══ INPUT DATA

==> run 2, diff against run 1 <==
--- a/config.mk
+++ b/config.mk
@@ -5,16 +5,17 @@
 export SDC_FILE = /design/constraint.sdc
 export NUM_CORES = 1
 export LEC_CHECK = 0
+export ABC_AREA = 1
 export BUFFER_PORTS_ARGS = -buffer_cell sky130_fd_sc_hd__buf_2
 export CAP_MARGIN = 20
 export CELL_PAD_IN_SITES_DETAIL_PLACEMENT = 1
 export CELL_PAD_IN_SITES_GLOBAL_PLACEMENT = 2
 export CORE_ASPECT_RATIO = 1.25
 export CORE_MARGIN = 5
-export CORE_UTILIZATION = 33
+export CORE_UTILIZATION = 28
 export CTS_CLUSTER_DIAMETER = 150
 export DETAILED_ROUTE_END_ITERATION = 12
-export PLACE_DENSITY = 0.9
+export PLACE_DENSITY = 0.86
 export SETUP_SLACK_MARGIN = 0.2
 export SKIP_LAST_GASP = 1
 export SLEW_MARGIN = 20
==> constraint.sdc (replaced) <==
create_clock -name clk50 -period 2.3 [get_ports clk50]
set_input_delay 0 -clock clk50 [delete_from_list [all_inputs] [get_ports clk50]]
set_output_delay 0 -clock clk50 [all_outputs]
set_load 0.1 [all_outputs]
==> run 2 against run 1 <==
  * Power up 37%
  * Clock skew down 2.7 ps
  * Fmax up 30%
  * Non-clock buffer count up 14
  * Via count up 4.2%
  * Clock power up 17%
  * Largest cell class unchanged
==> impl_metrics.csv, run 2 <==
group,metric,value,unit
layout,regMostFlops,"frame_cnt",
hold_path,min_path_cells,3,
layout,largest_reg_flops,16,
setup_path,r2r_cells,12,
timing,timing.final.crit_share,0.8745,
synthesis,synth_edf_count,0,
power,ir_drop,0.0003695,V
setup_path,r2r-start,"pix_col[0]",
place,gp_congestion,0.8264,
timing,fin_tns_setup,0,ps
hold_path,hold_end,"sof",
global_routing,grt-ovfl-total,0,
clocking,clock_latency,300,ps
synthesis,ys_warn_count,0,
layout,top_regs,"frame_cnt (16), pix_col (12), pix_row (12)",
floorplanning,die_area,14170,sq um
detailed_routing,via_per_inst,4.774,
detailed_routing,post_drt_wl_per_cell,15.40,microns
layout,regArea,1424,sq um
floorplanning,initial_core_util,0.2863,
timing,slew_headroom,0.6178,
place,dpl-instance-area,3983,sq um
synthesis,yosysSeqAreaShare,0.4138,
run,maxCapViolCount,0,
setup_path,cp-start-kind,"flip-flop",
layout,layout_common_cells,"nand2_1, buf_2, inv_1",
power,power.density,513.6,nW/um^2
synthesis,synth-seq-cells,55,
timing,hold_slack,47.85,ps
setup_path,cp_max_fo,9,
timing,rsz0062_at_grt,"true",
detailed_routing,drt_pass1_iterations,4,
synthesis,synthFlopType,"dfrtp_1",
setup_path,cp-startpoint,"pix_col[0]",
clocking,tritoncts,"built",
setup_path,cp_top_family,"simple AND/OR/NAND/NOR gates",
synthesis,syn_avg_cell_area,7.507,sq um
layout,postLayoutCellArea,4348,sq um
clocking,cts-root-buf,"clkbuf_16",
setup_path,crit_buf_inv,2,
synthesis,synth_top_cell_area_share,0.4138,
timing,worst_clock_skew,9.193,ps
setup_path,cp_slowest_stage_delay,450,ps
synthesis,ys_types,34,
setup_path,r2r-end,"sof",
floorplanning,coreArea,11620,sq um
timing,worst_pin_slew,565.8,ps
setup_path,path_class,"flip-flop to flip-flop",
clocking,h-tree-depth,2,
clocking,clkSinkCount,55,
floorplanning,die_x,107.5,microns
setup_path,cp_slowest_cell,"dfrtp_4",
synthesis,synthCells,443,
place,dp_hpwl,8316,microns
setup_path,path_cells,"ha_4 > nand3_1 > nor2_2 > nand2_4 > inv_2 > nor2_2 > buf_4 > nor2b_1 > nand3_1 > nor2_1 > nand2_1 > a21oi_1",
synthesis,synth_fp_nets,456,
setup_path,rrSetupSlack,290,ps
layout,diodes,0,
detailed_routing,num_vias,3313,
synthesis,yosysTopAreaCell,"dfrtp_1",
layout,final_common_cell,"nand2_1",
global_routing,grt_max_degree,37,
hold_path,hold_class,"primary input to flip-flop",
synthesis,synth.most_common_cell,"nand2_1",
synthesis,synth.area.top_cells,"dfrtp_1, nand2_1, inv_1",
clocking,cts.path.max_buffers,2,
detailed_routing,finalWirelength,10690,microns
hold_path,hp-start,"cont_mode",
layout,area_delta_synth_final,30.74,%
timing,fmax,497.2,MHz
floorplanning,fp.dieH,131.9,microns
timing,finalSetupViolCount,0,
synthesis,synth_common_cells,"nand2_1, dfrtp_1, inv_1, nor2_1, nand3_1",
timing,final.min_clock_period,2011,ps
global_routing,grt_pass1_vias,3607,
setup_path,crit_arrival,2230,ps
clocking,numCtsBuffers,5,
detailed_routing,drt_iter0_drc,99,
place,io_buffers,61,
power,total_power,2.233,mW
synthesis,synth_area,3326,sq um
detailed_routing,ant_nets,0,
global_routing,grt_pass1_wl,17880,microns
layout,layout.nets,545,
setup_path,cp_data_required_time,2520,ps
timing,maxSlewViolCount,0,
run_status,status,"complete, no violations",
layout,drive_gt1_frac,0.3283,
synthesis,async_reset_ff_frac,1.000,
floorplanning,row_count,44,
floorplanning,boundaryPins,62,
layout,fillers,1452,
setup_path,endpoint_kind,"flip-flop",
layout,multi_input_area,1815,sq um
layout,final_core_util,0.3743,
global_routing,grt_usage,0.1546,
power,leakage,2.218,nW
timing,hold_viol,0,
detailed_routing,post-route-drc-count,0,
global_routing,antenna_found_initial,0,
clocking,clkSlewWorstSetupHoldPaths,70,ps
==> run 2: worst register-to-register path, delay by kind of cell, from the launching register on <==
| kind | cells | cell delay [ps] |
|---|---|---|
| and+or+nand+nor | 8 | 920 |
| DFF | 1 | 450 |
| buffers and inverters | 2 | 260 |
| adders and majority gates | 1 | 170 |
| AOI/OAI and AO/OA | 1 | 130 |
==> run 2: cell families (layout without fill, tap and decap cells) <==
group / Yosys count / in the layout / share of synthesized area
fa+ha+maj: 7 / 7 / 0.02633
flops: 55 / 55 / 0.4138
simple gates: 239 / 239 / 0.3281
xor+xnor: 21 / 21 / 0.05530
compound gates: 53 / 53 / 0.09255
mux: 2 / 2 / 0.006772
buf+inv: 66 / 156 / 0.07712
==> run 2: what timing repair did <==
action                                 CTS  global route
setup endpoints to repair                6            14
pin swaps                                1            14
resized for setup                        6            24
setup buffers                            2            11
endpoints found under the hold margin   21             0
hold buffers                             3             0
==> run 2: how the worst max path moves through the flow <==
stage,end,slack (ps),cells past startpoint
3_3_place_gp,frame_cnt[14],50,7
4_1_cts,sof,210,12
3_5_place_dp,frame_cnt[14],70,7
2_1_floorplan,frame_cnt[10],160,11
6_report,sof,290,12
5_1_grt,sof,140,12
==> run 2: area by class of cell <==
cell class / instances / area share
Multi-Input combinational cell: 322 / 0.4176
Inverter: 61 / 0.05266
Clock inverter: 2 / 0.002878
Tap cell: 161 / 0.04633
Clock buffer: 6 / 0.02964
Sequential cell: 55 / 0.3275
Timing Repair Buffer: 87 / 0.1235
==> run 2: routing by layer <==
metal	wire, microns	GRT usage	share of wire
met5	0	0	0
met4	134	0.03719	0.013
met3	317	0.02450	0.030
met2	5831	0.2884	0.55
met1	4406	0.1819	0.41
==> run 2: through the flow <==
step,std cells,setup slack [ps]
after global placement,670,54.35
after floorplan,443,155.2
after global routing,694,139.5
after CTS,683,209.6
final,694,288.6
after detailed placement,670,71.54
**src/rtl/conv_pkg.sv**
```systemverilog
// Shared types and helpers for the convolution window reader.
package conv_pkg;

   localparam int WIN_K = 3;

   typedef enum logic [1:0] {
      IDLE  = 2'd0,
      READ  = 2'd1,
      DRAIN = 2'd2
   } state_t;

   // Flat element index of window row r, column c.
   function automatic int win_idx(input int r, input int c);
      return r * WIN_K + c;
   endfunction

endpackage

```
**src/rtl/conv_col_skid.sv**
```systemverilog
// One-entry column skid: zero-latency pass-through when out_rdy_i is high, otherwise parks the column.
// in_rdy_o drops while a column is parked and rises again once it has been taken.
module conv_col_skid #(
   parameter int WIDTH = 96
) (
   input  logic             clk,
   input  logic             rst,
   input  logic             in_vld_i,
   input  logic [WIDTH-1:0] in_dat_i,
   output logic             in_rdy_o,
   output logic             out_vld_o,
   output logic [WIDTH-1:0] out_dat_o,
   input  logic             out_rdy_i
);

   logic             full_q;
   logic [WIDTH-1:0] dat_q;

   always_ff @(posedge clk) begin
      if (rst) begin
         full_q <= 1'b0;
         dat_q  <= '0;
      end else if (in_vld_i && !full_q && !out_rdy_i) begin
         full_q <= 1'b1;
         dat_q  <= in_dat_i;
      end else if (full_q && out_rdy_i) begin
         full_q <= 1'b0;
      end
   end

   assign in_rdy_o  = !full_q;
   assign out_vld_o = full_q || in_vld_i;
   assign out_dat_o = full_q ? dat_q : in_dat_i;

endmodule

```
**src/rtl/conv_window_reader.sv**
```systemverilog
// Sweeps one read pass over the 3-row line buffer and streams 3x3 windows; reads land 1 cycle after r_en.
// A stalled output parks one column in the skid and halts reads; CONV_WINDOW_ZERO_PAD_EN adds same-size zero padding.
module conv_window_reader
   import conv_pkg::*;
#(
   parameter int DATA_WIDTH    = 32,
   parameter int ROWS          = 3,
   parameter int MAX_ROW_WIDTH = 1024,
   parameter int ADDR_WIDTH    = $clog2(MAX_ROW_WIDTH)
) (
   input  logic                                clk,
   input  logic                                rst,
   input  logic [ADDR_WIDTH-1:0]               row_width,
   input  logic                                full,
   input  logic [ROWS*DATA_WIDTH-1:0]          rows_in,
   output logic                                r_en,
   output logic [ADDR_WIDTH-1:0]               r_add,
   output logic [WIN_K*WIN_K*DATA_WIDTH-1:0]   win_data,
   output logic                                win_valid,
   input  logic                                win_ready,
   output logic                                win_last,
   output logic                                busy
);

   localparam int CW = ROWS * DATA_WIDTH;
   localparam int WW = WIN_K * WIN_K * DATA_WIDTH;
   localparam logic [ADDR_WIDTH-1:0] ONE = ADDR_WIDTH'(1);
   localparam logic [ADDR_WIDTH-1:0] TWO = ADDR_WIDTH'(2);

   state_t                state_q, state_d;
   logic [ADDR_WIDTH-1:0] rw_q, rd_ptr_q, rt_ptr_q, last_add_q;
   logic                  ret_vld_q, pad_pend_q, win_valid_q, win_last_q;
   logic [WW-1:0]         win_q, win_d;
   logic [CW-1:0]         skid_dat, col;
   logic                  out_free, skid_empty, skid_vld, start;
   logic                  shift_real, shift_pad, shift, emit, last;

   assign out_free = !win_valid_q || win_ready;
   assign start    = (state_q == IDLE) && full;

   conv_col_skid #(.WIDTH(CW)) u_skid (
      .clk       (clk),
      .rst       (rst),
      .in_vld_i  (ret_vld_q),
      .in_dat_i  (rows_in),
      .in_rdy_o  (skid_empty),
      .out_vld_o (skid_vld),
      .out_dat_o (skid_dat),
      .out_rdy_i (out_free)
   );

   assign shift_real = skid_vld && out_free;
   assign shift_pad  = pad_pend_q && out_free && !skid_vld;

   always_ff @(posedge clk) begin
      if (rst) state_q <= IDLE;
      else     state_q <= state_d;
   end

   always_comb begin
      state_d = state_q;
      case (state_q)
         IDLE:    if (full) state_d = READ;
         READ:    if (r_en && rd_ptr_q == rw_q - ONE) state_d = DRAIN;
         DRAIN:   if (rt_ptr_q == rw_q && !pad_pend_q && out_free) state_d = IDLE;
         default: state_d = IDLE;
      endcase
   end

   always_comb begin
      r_en  = (state_q == READ) && skid_empty && out_free && !rst;
      r_add = r_en ? rd_ptr_q : last_add_q;
      busy  = (state_q != IDLE);
   end

   // rt_ptr_q is the index of the real column being shifted in.
   always_comb begin
      col   = '0;
      shift = 1'b0;
      emit  = 1'b0;
      last  = 1'b0;
      if (shift_real) begin
         col   = skid_dat;
         shift = 1'b1;
`ifdef CONV_WINDOW_ZERO_PAD_EN
         emit  = (rt_ptr_q != '0);
`else
         emit  = (rt_ptr_q >= TWO);
         last  = (rt_ptr_q == rw_q - ONE);
`endif
      end else if (shift_pad) begin
         shift = 1'b1;
         emit  = 1'b1;
         last  = 1'b1;
      end
   end

   always_comb begin
      win_d = win_q;
      for (int r = 0; r < WIN_K; r++) begin
         for (int c = 0; c < WIN_K - 1; c++) begin
            win_d[win_idx(r, c)*DATA_WIDTH +: DATA_WIDTH] = win_q[win_idx(r, c + 1)*DATA_WIDTH +: DATA_WIDTH];
         end
         win_d[win_idx(r, WIN_K - 1)*DATA_WIDTH +: DATA_WIDTH] = col[r*DATA_WIDTH +: DATA_WIDTH];
      end
   end

   always_ff @(posedge clk) begin
      if (rst) begin
         rw_q        <= '0;
         rd_ptr_q    <= '0;
         rt_ptr_q    <= '0;
         last_add_q  <= '0;
         ret_vld_q   <= 1'b0;
         pad_pend_q  <= 1'b0;
         win_q       <= '0;
         win_valid_q <= 1'b0;
         win_last_q  <= 1'b0;
      end else begin
         ret_vld_q <= r_en;
         if (r_en) begin
            rd_ptr_q   <= rd_ptr_q + ONE;
            last_add_q <= rd_ptr_q;
         end
         // Clearing the window at sweep start keeps old columns out and doubles as the leading pad column.
         if (start) begin
            rw_q       <= (row_width == '0) ? ONE : row_width;
            rd_ptr_q   <= '0;
            rt_ptr_q   <= '0;
            pad_pend_q <= 1'b0;
            win_q      <= '0;
         end else begin
            if (shift_real) rt_ptr_q <= rt_ptr_q + ONE;
`ifdef CONV_WINDOW_ZERO_PAD_EN
            if (shift_real && rt_ptr_q == rw_q - ONE) pad_pend_q <= 1'b1;
            else if (shift_pad)                        pad_pend_q <= 1'b0;
`endif
            if (shift) win_q <= win_d;
         end
         if (out_free) begin
            win_valid_q <= emit;
            win_last_q  <= emit && last;
         end
      end
   end

   assign win_data  = win_q;
   assign win_valid = win_valid_q;
   assign win_last  = win_last_q;

endmodule

```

════

● **WHAT YOU WILL DO**
Each line above from the one with "after global placement,670,54.35" up to and including the one with "final,694,288.6" must be set down exactly, and no line outside that span may appear.

● **RESPONSE AREA**
after global placement,670,54.35
after floorplan,443,155.2
after global routing,694,139.5
after CTS,683,209.6
final,694,288.6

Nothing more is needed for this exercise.